Wednesday, January 11, 2006

Going...Going...Gombe

As one Tanzanian interviewee ruefully observed, several of the Gombe chimps are more internationally famous than any individual African President (and surely also more than a match for most of them in terms of poltical shiftiness).

Yes, it's Chimp Week this week on BBC1, which means a chance to catch up with all the amusing antics of those celebrity simians, whilst at the same time being sternly reminded that wild apes may vanish from the tropical forests in little more than a decade.

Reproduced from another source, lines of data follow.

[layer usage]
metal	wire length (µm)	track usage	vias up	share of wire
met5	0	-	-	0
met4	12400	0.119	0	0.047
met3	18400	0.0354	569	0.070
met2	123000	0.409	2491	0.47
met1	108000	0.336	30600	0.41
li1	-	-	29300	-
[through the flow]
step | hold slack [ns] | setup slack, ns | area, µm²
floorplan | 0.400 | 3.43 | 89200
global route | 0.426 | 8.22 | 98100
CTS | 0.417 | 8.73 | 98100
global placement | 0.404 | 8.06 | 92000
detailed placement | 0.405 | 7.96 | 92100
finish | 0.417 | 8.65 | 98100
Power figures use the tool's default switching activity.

Unfortunately, the footage has been all but ruined for adult viewers by a Play School-style narration. You might think that if ever a bit of anthropomorphising was justified it is with our "nearest animal relatives" (with apologies to that deranged red state pastor that Richard Dawkins encountered the other night), but I'm not sure of the wisdom of pitching a prime time nature programme at the sort of little people that are already likely to harbour the suspicion that rabbits and even teletubbies are capable of complex cognition.

"What must he be thinking?", the narrator keeps asking of the domestically violent Frodo. And when her twin daughters get lost in the park, he observes of their mother Gremlin that "she must be going through what any mum goes through when her kids don't come home". Except of course that chimps don't appear to have a a very deep understanding of the concept of death.